> [WORK TO BE COMPLETED] Repeat exactly, please, the lines that begin at the start of the listing and end at the line holding "[floorplanning]".

> [INFORMATION SUPPLIED]
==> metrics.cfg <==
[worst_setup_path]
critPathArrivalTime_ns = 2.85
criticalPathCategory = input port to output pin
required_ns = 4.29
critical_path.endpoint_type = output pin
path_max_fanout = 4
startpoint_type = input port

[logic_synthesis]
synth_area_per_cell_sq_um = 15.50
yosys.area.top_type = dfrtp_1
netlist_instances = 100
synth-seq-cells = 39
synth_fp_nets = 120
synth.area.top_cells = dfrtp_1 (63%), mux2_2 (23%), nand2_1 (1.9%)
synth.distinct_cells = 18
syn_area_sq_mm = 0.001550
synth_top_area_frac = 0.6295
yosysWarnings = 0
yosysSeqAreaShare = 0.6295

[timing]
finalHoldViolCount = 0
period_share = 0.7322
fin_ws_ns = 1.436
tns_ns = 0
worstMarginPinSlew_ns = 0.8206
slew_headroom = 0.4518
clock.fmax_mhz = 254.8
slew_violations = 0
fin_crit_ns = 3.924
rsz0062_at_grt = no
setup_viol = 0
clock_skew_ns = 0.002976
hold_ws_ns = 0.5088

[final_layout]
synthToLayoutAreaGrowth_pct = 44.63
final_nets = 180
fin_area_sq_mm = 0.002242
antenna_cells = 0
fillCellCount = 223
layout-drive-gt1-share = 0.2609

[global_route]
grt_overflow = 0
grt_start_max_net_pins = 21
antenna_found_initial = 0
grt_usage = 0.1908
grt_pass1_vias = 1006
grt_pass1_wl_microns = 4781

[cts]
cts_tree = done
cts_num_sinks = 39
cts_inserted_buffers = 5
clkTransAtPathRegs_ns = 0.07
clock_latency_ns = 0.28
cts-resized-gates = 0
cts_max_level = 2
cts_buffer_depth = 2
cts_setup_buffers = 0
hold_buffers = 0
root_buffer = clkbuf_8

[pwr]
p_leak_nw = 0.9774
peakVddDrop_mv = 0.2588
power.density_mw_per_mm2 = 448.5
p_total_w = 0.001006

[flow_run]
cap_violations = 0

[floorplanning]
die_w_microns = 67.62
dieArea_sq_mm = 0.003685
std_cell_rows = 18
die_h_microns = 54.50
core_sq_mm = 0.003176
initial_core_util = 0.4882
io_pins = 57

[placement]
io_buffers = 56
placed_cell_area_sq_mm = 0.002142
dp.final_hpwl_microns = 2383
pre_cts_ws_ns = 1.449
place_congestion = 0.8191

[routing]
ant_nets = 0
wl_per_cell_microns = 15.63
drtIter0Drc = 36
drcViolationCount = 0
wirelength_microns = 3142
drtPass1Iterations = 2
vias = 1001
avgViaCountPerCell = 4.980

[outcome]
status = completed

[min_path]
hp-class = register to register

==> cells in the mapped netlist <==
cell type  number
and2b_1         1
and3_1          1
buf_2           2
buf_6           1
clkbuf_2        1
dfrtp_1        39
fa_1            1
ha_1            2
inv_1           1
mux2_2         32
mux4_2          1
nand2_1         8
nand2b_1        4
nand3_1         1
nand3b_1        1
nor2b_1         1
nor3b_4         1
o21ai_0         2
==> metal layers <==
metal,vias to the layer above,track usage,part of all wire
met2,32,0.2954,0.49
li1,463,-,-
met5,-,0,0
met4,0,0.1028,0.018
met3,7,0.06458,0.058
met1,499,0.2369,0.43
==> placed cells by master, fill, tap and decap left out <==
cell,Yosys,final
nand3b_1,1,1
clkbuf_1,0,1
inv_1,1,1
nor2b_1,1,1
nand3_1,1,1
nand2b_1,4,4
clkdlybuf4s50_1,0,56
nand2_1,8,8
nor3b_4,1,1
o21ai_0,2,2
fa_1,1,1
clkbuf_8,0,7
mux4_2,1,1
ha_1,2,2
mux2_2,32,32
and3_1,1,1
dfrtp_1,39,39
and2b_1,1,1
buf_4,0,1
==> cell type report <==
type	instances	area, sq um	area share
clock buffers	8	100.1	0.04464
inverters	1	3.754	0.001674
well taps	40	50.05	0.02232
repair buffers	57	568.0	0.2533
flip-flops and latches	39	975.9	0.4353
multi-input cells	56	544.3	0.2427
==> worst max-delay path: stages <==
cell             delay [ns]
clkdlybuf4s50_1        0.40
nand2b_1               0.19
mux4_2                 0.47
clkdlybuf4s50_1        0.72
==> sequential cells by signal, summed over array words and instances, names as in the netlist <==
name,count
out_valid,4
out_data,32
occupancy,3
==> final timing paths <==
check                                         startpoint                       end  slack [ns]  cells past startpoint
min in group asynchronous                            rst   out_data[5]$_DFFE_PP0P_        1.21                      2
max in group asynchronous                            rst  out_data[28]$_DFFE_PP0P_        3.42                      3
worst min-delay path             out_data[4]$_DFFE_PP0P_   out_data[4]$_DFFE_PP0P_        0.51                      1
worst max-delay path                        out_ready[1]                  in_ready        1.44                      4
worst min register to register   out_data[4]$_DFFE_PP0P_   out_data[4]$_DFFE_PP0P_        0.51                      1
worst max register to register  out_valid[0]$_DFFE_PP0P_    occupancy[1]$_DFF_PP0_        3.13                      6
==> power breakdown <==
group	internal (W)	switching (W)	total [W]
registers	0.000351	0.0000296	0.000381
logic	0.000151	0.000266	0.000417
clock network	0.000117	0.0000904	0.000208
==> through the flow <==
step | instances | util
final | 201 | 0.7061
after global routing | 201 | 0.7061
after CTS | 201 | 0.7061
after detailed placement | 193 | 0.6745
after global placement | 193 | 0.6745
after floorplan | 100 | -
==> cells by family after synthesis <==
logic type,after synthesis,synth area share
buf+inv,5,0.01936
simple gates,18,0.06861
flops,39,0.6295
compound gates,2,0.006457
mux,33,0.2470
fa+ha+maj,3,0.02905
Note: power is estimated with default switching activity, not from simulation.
## src/rtl/edge_det_pkg.sv

```systemverilog
// ----------------------------------------------------------------------------
// edge_det_pkg
// Shared types for the multi-channel edge detector.
//   edge_mode_t : per-channel selection of which accepted edges raise o_event
//   deb_state_t : per-channel debounce FSM state
//   mode_gate() : applies an edge_mode_t to a rise/fall pulse pair
// ----------------------------------------------------------------------------
package edge_det_pkg;

    typedef enum logic [1:0] {
        NONE = 2'b00,
        RISE = 2'b01,
        FALL = 2'b10,
        BOTH = 2'b11
    } edge_mode_t;

    typedef enum logic [1:0] {
        STABLE_LO = 2'b00,
        PEND_HI   = 2'b01,
        STABLE_HI = 2'b10,
        PEND_LO   = 2'b11
    } deb_state_t;

    // Bit 0 of the mode enables rising edges, bit 1 enables falling edges.
    function automatic logic mode_gate(input logic rise, input logic fall,
                                       input logic [1:0] mode);
        return (rise & mode[0]) | (fall & mode[1]);
    endfunction

endpackage

```

## src/rtl/edge_det_chan.sv

```systemverilog
// ----------------------------------------------------------------------------
// edge_det_chan
// One channel of the edge detector: synchroniser chain, debounce FSM with a
// saturating stability counter, and registered level / rise / fall outputs.
//
// state     | meaning
// ----------+------------------------------------------------------------
// STABLE_LO | accepted level 0, synchronised input agrees
// PEND_HI   | accepted level 0, input has been 1 for cnt cycles
// STABLE_HI | accepted level 1, synchronised input agrees
// PEND_LO   | accepted level 1, input has been 0 for cnt cycles
//
// Ports
//   i_clk    : clock, posedge
//   i_reset  : synchronous active-high reset
//   i_in     : raw asynchronous level
//   o_level  : debounced level (registered)
//   o_rise   : one-cycle pulse on an accepted 0->1 transition (registered)
//   o_fall   : one-cycle pulse on an accepted 1->0 transition (registered)
// ----------------------------------------------------------------------------
module edge_det_chan #(
    parameter int SYNC_STAGES     = 2,
    parameter int DEBOUNCE_CYCLES = 4
) (
    input  logic i_clk,
    input  logic i_reset,
    input  logic i_in,
    output logic o_level,
    output logic o_rise,
    output logic o_fall
);
    import edge_det_pkg::*;

    localparam int CW = $clog2(DEBOUNCE_CYCLES + 1);
    localparam logic [CW-1:0] CNT_MAX = CW'(DEBOUNCE_CYCLES);

    logic [SYNC_STAGES-1:0] sync_q;
    logic                   s;
    deb_state_t             state_q, state_d;
    logic [CW-1:0]          cnt_q, cnt_d, cnt_inc;
    logic                   level_q, level_d;
    logic                   rise_q, rise_d;
    logic                   fall_q, fall_d;

    assign s = sync_q[SYNC_STAGES-1];

    always_ff @(posedge i_clk) begin
        if (i_reset) begin
            sync_q <= '0;
        end else begin
            sync_q <= {sync_q[SYNC_STAGES-2:0], i_in};
        end
    end

    // Saturating increment: the counter never wraps past CNT_MAX.
    assign cnt_inc = (cnt_q >= CNT_MAX) ? CNT_MAX : cnt_q + 1'b1;

    always_comb begin
        state_d = state_q;
        cnt_d   = cnt_q;
        rise_d  = 1'b0;
        fall_d  = 1'b0;
        unique case (state_q)
            STABLE_LO: begin
                if (s) begin
                    // With a debounce length of one the first sample suffices.
                    if (CNT_MAX == CW'(1)) begin
                        state_d = STABLE_HI;
                        cnt_d   = '0;
                        rise_d  = 1'b1;
                    end else begin
                        state_d = PEND_HI;
                        cnt_d   = CW'(1);
                    end
                end
            end
            PEND_HI: begin
                if (!s) begin
                    state_d = STABLE_LO;
                    cnt_d   = '0;
                end else if (cnt_inc == CNT_MAX) begin
                    state_d = STABLE_HI;
                    cnt_d   = '0;
                    rise_d  = 1'b1;
                end else begin
                    cnt_d = cnt_inc;
                end
            end
            STABLE_HI: begin
                if (!s) begin
                    if (CNT_MAX == CW'(1)) begin
                        state_d = STABLE_LO;
                        cnt_d   = '0;
                        fall_d  = 1'b1;
                    end else begin
                        state_d = PEND_LO;
                        cnt_d   = CW'(1);
                    end
                end
            end
            PEND_LO: begin
                if (s) begin
                    state_d = STABLE_HI;
                    cnt_d   = '0;
                end else if (cnt_inc == CNT_MAX) begin
                    state_d = STABLE_LO;
                    cnt_d   = '0;
                    fall_d  = 1'b1;
                end else begin
                    cnt_d = cnt_inc;
                end
            end
            default: begin
                state_d = STABLE_LO;
                cnt_d   = '0;
            end
        endcase
    end

    // Level is registered from the next state so it changes on the same
    // edge as the pulse.
    assign level_d = (state_d == STABLE_HI) || (state_d == PEND_LO);

    always_ff @(posedge i_clk) begin
        if (i_reset) begin
            state_q <= STABLE_LO;
            cnt_q   <= '0;
            level_q <= 1'b0;
            rise_q  <= 1'b0;
            fall_q  <= 1'b0;
        end else begin
            state_q <= state_d;
            cnt_q   <= cnt_d;
            level_q <= level_d;
            rise_q  <= rise_d;
            fall_q  <= fall_d;
        end
    end

    assign o_level = level_q;
    assign o_rise  = rise_q;
    assign o_fall  = fall_q;

endmodule

```

## src/rtl/multi_edge_detector.sv

```systemverilog
// ----------------------------------------------------------------------------
// multi_edge_detector
// Bank of N_CH independent synchronise/debounce/edge-pulse channels with
// per-channel edge-mode gating, an any-event summary and optional sticky flags.
//
// Build option: define EDGE_DET_STICKY_EN to enable the sticky event flags.
// Without it o_sticky is held at 0 and i_clr is ignored.
//
// Ports
//   i_clk       : clock, posedge
//   i_reset     : synchronous active-high reset
//   i_in        : raw asynchronous levels, one per channel
//   i_mode      : edge_mode_t per channel, channel k at [2k+1:2k]
//   i_clr       : per-channel sticky flag clear
//   o_level     : debounced levels
//   o_rise_out  : accepted 0->1 pulses
//   o_fall_out  : accepted 1->0 pulses
//   o_event     : mode-qualified pulses (combinational from registered pulses)
//   o_any_event : OR of o_event
//   o_sticky    : latched event flags
// ----------------------------------------------------------------------------
module multi_edge_detector #(
    parameter int N_CH            = 4,
    parameter int SYNC_STAGES     = 2,
    parameter int DEBOUNCE_CYCLES = 4
) (
    input  logic              i_clk,
    input  logic              i_reset,
    input  logic [N_CH-1:0]   i_in,
    input  logic [2*N_CH-1:0] i_mode,
    input  logic [N_CH-1:0]   i_clr,
    output logic [N_CH-1:0]   o_level,
    output logic [N_CH-1:0]   o_rise_out,
    output logic [N_CH-1:0]   o_fall_out,
    output logic [N_CH-1:0]   o_event,
    output logic              o_any_event,
    output logic [N_CH-1:0]   o_sticky
);
    import edge_det_pkg::*;

    for (genvar k = 0; k < N_CH; k++) begin : g_chan
        edge_det_chan #(
            .SYNC_STAGES     (SYNC_STAGES),
            .DEBOUNCE_CYCLES (DEBOUNCE_CYCLES)
        ) u_chan (
            .i_clk   (i_clk),
            .i_reset (i_reset),
            .i_in    (i_in[k]),
            .o_level (o_level[k]),
            .o_rise  (o_rise_out[k]),
            .o_fall  (o_fall_out[k])
        );
    end

    // Mode is applied combinationally so a mode change gates the current pulse.
    always_comb begin
        o_event = '0;
        for (int k = 0; k < N_CH; k++) begin
            o_event[k] = mode_gate(o_rise_out[k], o_fall_out[k], i_mode[2*k +: 2]);
        end
    end

    assign o_any_event = |o_event;

`ifdef EDGE_DET_STICKY_EN
    logic [N_CH-1:0] sticky_q;

    // Set has priority over clear.
    always_ff @(posedge i_clk) begin
        if (i_reset) begin
            sticky_q <= '0;
        end else begin
            sticky_q <= (sticky_q & ~i_clr) | o_event;
        end
    end

    assign o_sticky = sticky_q;
`else
    logic unused_clr;
    assign unused_clr = ^i_clr;
    assign o_sticky   = '0;
`endif

endmodule

```

## config.mk

```make
export PLATFORM = sky130hd
export DESIGN_NAME = multi_edge_detector
export DESIGN_NICKNAME = d
export VERILOG_FILES = /design/src/rtl/edge_det_pkg.sv /design/src/rtl/edge_det_chan.sv /design/src/rtl/multi_edge_detector.sv
export SDC_FILE = /design/constraint.sdc
export NUM_CORES = 1
export LEC_CHECK = 0
export ABC_CLOCK_PERIOD_IN_PS = 2050
export CORE_UTILIZATION = 49
export DETAILED_ROUTE_END_ITERATION = 10
export PLACE_DENSITY = 0.82
export SLEW_MARGIN = 20
export SYNTH_ARGS = -nofsm -noshare
export SYNTH_HDL_FRONTEND = slang
export SYNTH_SLANG_ARGS = --single-unit
```

## constraint.sdc

```tcl
create_clock -name i_clk -period 2.05 [get_ports i_clk]
set_clock_uncertainty 0.2 [all_clocks]
set_input_delay 0.41 -clock i_clk [delete_from_list [all_inputs] [get_ports i_clk]]
set_output_delay 0.41 -clock i_clk [all_outputs]
set_load 0.05 [all_outputs]
```

Word level (Yosys, flattened, before mapping)

Cells that the tools add are included.

Flip-flop bits (word level): 40
Output and inout bits: 21

Add/subtract/negate cells: 4
Order comparisons: 4
Equality and inequality tests: 32
Multiplexer cells: 60
Bitwise logic cells: 24
Reduce and logical (&&, ||, !) cells: 21

Operator list:

| operator                                                 | count |
|---|---|
| two-way mux 3 bit                                        | 24 |
| two-way mux 2 bit                                        | 24 |
| one-hot mux 3 bit (4 select lines)                       | 4 |
| equality test 2 bit, second input constant               | 16 |
| one-hot mux 2 bit (4 select lines)                       | 4 |
| OR reduction 3 bit                                       | 8 |
| adder 3 x 1 -> 3 bit, second input constant              | 4 |
| equality test 3 bit, second input constant               | 4 |
| greater-or-equal comparator 3 bit, second input constant | 4 |
| NOT 1 bit                                                | 12 |
| bitwise AND 1 bit                                        | 8 |
| equality test 2 x 1 -> 1 bit, second input constant      | 4 |
| logical NOT 2 bit                                        | 4 |
| != test 2 x 1 -> 1 bit, second input constant            | 4 |
| != test 2 bit, second input constant                     | 4 |
| AND reduction 2 bit                                      | 4 |
| logical OR 1 bit                                         | 4 |
| two-way mux 1 bit                                        | 4 |
| OR 1 bit                                                 | 4 |
| OR reduction 4 bit                                       | 1 |

Depth between registers and ports, before layout

Depth in word-level cells: 8
Mapped depth: 5
Gate-level depth less buffers: 5

By module

From an unflattened synthesis, not the netlist that was laid out.

Cell total of the unflattened synthesis: 170
Area, all modules: 1687.9 um^2

Modules (own cells, without submodules):

| module              | instances | cells an instance | area an instance (um^2) | seq. area each (um^2) |
|---|---|---|---|---|
| edge_det_chan       | 4         | 40                | 402.9                   | 200.2 |
| multi_edge_detector | 1         | 10                | 76.3                    | 0.0 |

Worst setup path after synthesis

No wires, ideal clock.

Kind: input port to output port
From: input i_mode[4]
To: output o_any_event
Arrival: 1627 ps
Path slack: -187 ps
Stages on the path: 2
Path through: a22o_1 -> or4_1

Word-level cells in the longest chain between the ends: 3

RTL lines:

| element            | RTL line                  | source |
|---|---|---|
| from (decl)        | multi_edge_detector.sv:30 | `input logic [2*N_CH-1:0] i_mode,` |
| bitwise AND 1 bit  | edge_det_pkg.sv:27        | `return (rise & mode[0]) \| (fall & mode[1]);` |
| OR 1 bit           | edge_det_pkg.sv:27        |  |
| OR reduction 4 bit | multi_edge_detector.sv:63 | `assign o_any_event = \|o_event;` |
| to (decl)          | multi_edge_detector.sv:36 | `output logic o_any_event,` |

No other way between the ends.

Worst setup path in the final report

From: input i_mode[2]
To: output o_any_event

Same word-level chain as after synthesis.

==> impl_metrics.csv <==
group,metric,value,unit
place,pre_cts_ws,-0.368,ns
clock_tree,h-tree-depth,2,
routing,via_per_inst,5.25,
run_status,status,"finished, violations left",
cells_and_area,multi_input_area,817,µm²
critical_path,reg2reg_from,"g_chan[2].u_chan.cnt_q[0]$_SDFFE_PP0P_",
critical_path,path_class,"input port to primary output",
sta,finalSetupViolCount,1,
floorplan,start_util,51.4,%
sta,fin_ws,-0.174,ns
global_route,grt_max_degree,41,
sta,layout_worst_path_cycle_share,108,%
min_path,min_path_cells,1,
floorplan,core_area,0.00334,mm²
yosys,synth_top_area_share,44.4,%
cells_and_area,nets,225,
floorplan,ios,39,
clock_tree,clockBufferDepth,2,
sta,drv_slew,0,
yosys,post-synth-top-count-cell,"dfxtp_1",
clock_tree,holdBufCountCts,0,
pwr,pwr-share-clk,29.1,%
sta,setup_tns,-0.174,ns
yosys,synth-xor-area-share,4.09,%
pwr,p_int,0.920,mW
clock_tree,cts_tree,"yes",
clock_tree,clock_sinks,38,
pwr,p_leak,0.834,nW
clock_tree,clkLatencyLatePin,0.33,ns
min_path,worstHoldEndpoint,"g_chan[0].u_chan.sync_q[1]$_SDFF_PP0_",
cells_and_area,antenna_cells,0,
clock_tree,clk_pin_slew,0.10,ns
yosys,seq_area_frac_synth,44.4,%
yosys,ys.flop_type,"dfxtp_1",
critical_path,reg2reg_depth,5,
sta,fmaxAchievable,0.450,GHz
global_route,grt_pass1_vias,1174,
yosys,synth_simple_gate_area_share,19.6,%
critical_path,cp_cell_sequence,"dlygate4sd2_1 -> a22o_4 -> or4_4 -> buf_8",
yosys,synth-edff-count,0,
floorplan,rows,21,
yosys,yosys_warnings,0,
routing,totalWireLength,3160,µm
cells_and_area,utilization,62.6,%
global_route,grt_overflow,0,
critical_path,slowest_stage,"or4_4",
run_status,violations,"negative setup slack",
sta,rsz0062_at_grt,"yes",
cells_and_area,drive_above_1_share,18.6,%
sta,fin_crit,2.22,ns
floorplan,die_height,61.1,µm
yosys,synth_area_leaders,"dfxtp_1 (44%), buf_4 (7.0%), ha_1 (5.8%)",
cells_and_area,syn2layout_area_growth,21.9,%
critical_path,start_kind,"input port",
yosys,synthMuxAreaShare,3.50,%
routing,detail-route-antenna-nets,0,
yosys,synth_compound_area_share,12.4,%
critical_path,path_max_fanout,2,
global_route,grt_pass1_wl,4830,µm
cells_and_area,ff_latch_area,766,µm²
critical_path,cpPeakStageDelay,0.52,ns
yosys,syn_area,0.00171,mm²
yosys,synth_top_family_by_area,"simple AND/OR/NAND/NOR gates",
pwr,p_seq_share,63.6,%
yosys,synthArstFlopShare,0,%
min_path,min_from,"g_chan[0].u_chan.sync_q[0]$_SDFF_PP0_",
floorplan,dieWidth,61.1,µm
yosys,synth_fa_ha_area_share,5.84,%
pwr,combPwrFrac,7.2,%
pwr,switching_share,23.3,%
yosys,synth_area_per_cell,9.97,µm²
sta,hold_ws,0.243,ns
yosys,ys_ff_latch,38,
floorplan,die_area,0.00374,mm²
global_route,track_usage,17.5,%
routing,firstDrtPassIters,7,
cells_and_area,final.fill_count,271,
flow_run,maxCapViolations,0,
pwr,pwr_density_cell,574,mW/mm²
routing,wl_per_cell,12.9,µm
critical_path,end_kind,"primary output",
pwr,p_sw,0.280,mW
critical_path,critPathRequiredTime,1.44,ns
place,routabilityCongestion,0.610,
critical_path,r2r_end,"g_chan[2].u_chan.o_rise$_SDFF_PP0_",
min_path,holdCritPathClass,"flip-flop to flip-flop",
yosys,synth_top_area_cell,"dfxtp_1",
place,dpl.hpwl,2250,µm
pwr,peakVddDrop,0.521,mV
yosys,ys_top_cells_by_count,"dfxtp_1 (38), buf_4 (16), nor2b_1 (12), inv_1 (9)",
routing,num_vias,1287,
routing,drc,0,
place,portBuffers,30,
yosys,synth_cell_type_count,27,
global_route,antenna_found_initial,0,
routing,drt_iter0_drc,105,
clock_tree,cts_root_buffer,"clkbuf_4",
critical_path,reg2reg_slack,0.29,ns
sta,finalHoldViolations,0,
yosys,synthCells,172,
critical_path,worstPathArrival,1.61,ns
clock_tree,cts_inserted_buffers,5,
==> what timing repair did <==
action / 4_1_cts / 5_1_grt
endpoints found under the setup margin: 1 / 1
buffers inserted: 3 / 0
gates cloned: 0 / 0
resized for setup: 14 / 2
pin swaps: 5 / 2
==> registers in the layout (all words and copies together), names as in the netlist <==
name and flops:
g_chan.u_chan.cnt_q 12, g_chan.u_chan.o_fall 4, g_chan.u_chan.o_level 3, g_chan.u_chan.o_rise 4
g_chan.u_chan.state_q 7, g_chan.u_chan.sync_q 8
==> power groups by stage <==
stage	Combinational [mW]	Sequential, mW	Clock (mW)
global route	0.0939	0.766	0.395
detailed placement	0.0910	0.781	0
CTS	0.0867	0.764	0.365
global placement	0.0870	0.780	0
floorplan	0.0613	0.778	0
finish	0.0869	0.764	0.349
==> worst max-delay path: cells and delay by family <==
family,cells,cell delay [ns]
simple gates,1,0.52
buf+inv,2,0.42
compound gates,1,0.27
==> how the worst max path moves through the flow <==
stage / start / to / slack [ns] / cells past startpoint
detailed placement: i_mode[2] / o_any_event / -0.37 / 4
CTS: g_chan[3].u_chan.o_rise$_SDFF_PP0_ / o_any_event / -0.18 / 3
floorplan: i_mode[2] / o_any_event / 0.02 / 2
global route: g_chan[1].u_chan.o_rise$_SDFF_PP0_ / o_any_event / -0.22 / 3
global placement: i_mode[2] / o_any_event / -0.36 / 4
finish: i_mode[2] / o_any_event / -0.17 / 4
==> routing by layer <==
metal | global-route usage (%) | wire length (µm) | part of all wire, %
met1 | 19.9 | 1290 | 41
met2 | 30.6 | 1660 | 53
met3 | 6.51 | 197 | 6.2
met4 | 4.87 | 6 | 0.19
met5 | 0 | 0 | 0
==> per-stage QoR <==
stage | area (µm²) | total power [mW] | cells
2_1_floorplan | 1730 | 0.839 | 175
3_3_place_gp | 2000 | 0.867 | 235
4_1_cts | 2090 | 1.22 | 245
5_1_grt | 2090 | 1.26 | 245
3_5_place_dp | 2000 | 0.872 | 235
6_report | 2090 | 1.20 | 245
==> kinds of logic after synthesis <==
kind of cell,Yosys count
simple gates,51
fa+ha+maj,8
compound gates,31
buf+inv,29
xor+xnor,8
flops,38
other cells,1
mux,6
==> cells in the final DEF, fill, tap and decap left out, types with 5 or more instances in the layout <==
| cell type | n |
|---|---|
| buf_12 | 5 |
| mux2i_1 | 6 |
| o21a_1 | 7 |
| nand2b_1 | 8 |
| clkdlybuf4s50_1 | 5 |
| a21oi_1 | 8 |
| nor4b_1 | 8 |
| nand3_1 | 6 |
| inv_1 | 9 |
| buf_4 | 18 |
| dfxtp_1 | 34 |
| clkbuf_4 | 5 |
| nor2b_1 | 12 |
| ha_1 | 8 |
| dlygate4sd2_1 | 8 |
==> area by class of cell <==
cell class | count | area share, %
clock buffer | 7 | 2.16
tap | 46 | 2.75
sequential | 38 | 36.6
timing repair buffer | 37 | 17.7
multi-input combinational | 108 | 39.1
inverter | 9 | 1.62
No activity file was read; power rests on OpenSTA's default activity.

> [WRITTEN RESPONSE]
==> metrics.cfg <==
[worst_setup_path]
critPathArrivalTime_ns = 2.85
criticalPathCategory = input port to output pin
required_ns = 4.29
critical_path.endpoint_type = output pin
path_max_fanout = 4
startpoint_type = input port

[logic_synthesis]
synth_area_per_cell_sq_um = 15.50
yosys.area.top_type = dfrtp_1
netlist_instances = 100
synth-seq-cells = 39
synth_fp_nets = 120
synth.area.top_cells = dfrtp_1 (63%), mux2_2 (23%), nand2_1 (1.9%)
synth.distinct_cells = 18
syn_area_sq_mm = 0.001550
synth_top_area_frac = 0.6295
yosysWarnings = 0
yosysSeqAreaShare = 0.6295

[timing]
finalHoldViolCount = 0
period_share = 0.7322
fin_ws_ns = 1.436
tns_ns = 0
worstMarginPinSlew_ns = 0.8206
slew_headroom = 0.4518
clock.fmax_mhz = 254.8
slew_violations = 0
fin_crit_ns = 3.924
rsz0062_at_grt = no
setup_viol = 0
clock_skew_ns = 0.002976
hold_ws_ns = 0.5088

[final_layout]
synthToLayoutAreaGrowth_pct = 44.63
final_nets = 180
fin_area_sq_mm = 0.002242
antenna_cells = 0
fillCellCount = 223
layout-drive-gt1-share = 0.2609

[global_route]
grt_overflow = 0
grt_start_max_net_pins = 21
antenna_found_initial = 0
grt_usage = 0.1908
grt_pass1_vias = 1006
grt_pass1_wl_microns = 4781

[cts]
cts_tree = done
cts_num_sinks = 39
cts_inserted_buffers = 5
clkTransAtPathRegs_ns = 0.07
clock_latency_ns = 0.28
cts-resized-gates = 0
cts_max_level = 2
cts_buffer_depth = 2
cts_setup_buffers = 0
hold_buffers = 0
root_buffer = clkbuf_8

[pwr]
p_leak_nw = 0.9774
peakVddDrop_mv = 0.2588
power.density_mw_per_mm2 = 448.5
p_total_w = 0.001006

[flow_run]
cap_violations = 0

[floorplanning]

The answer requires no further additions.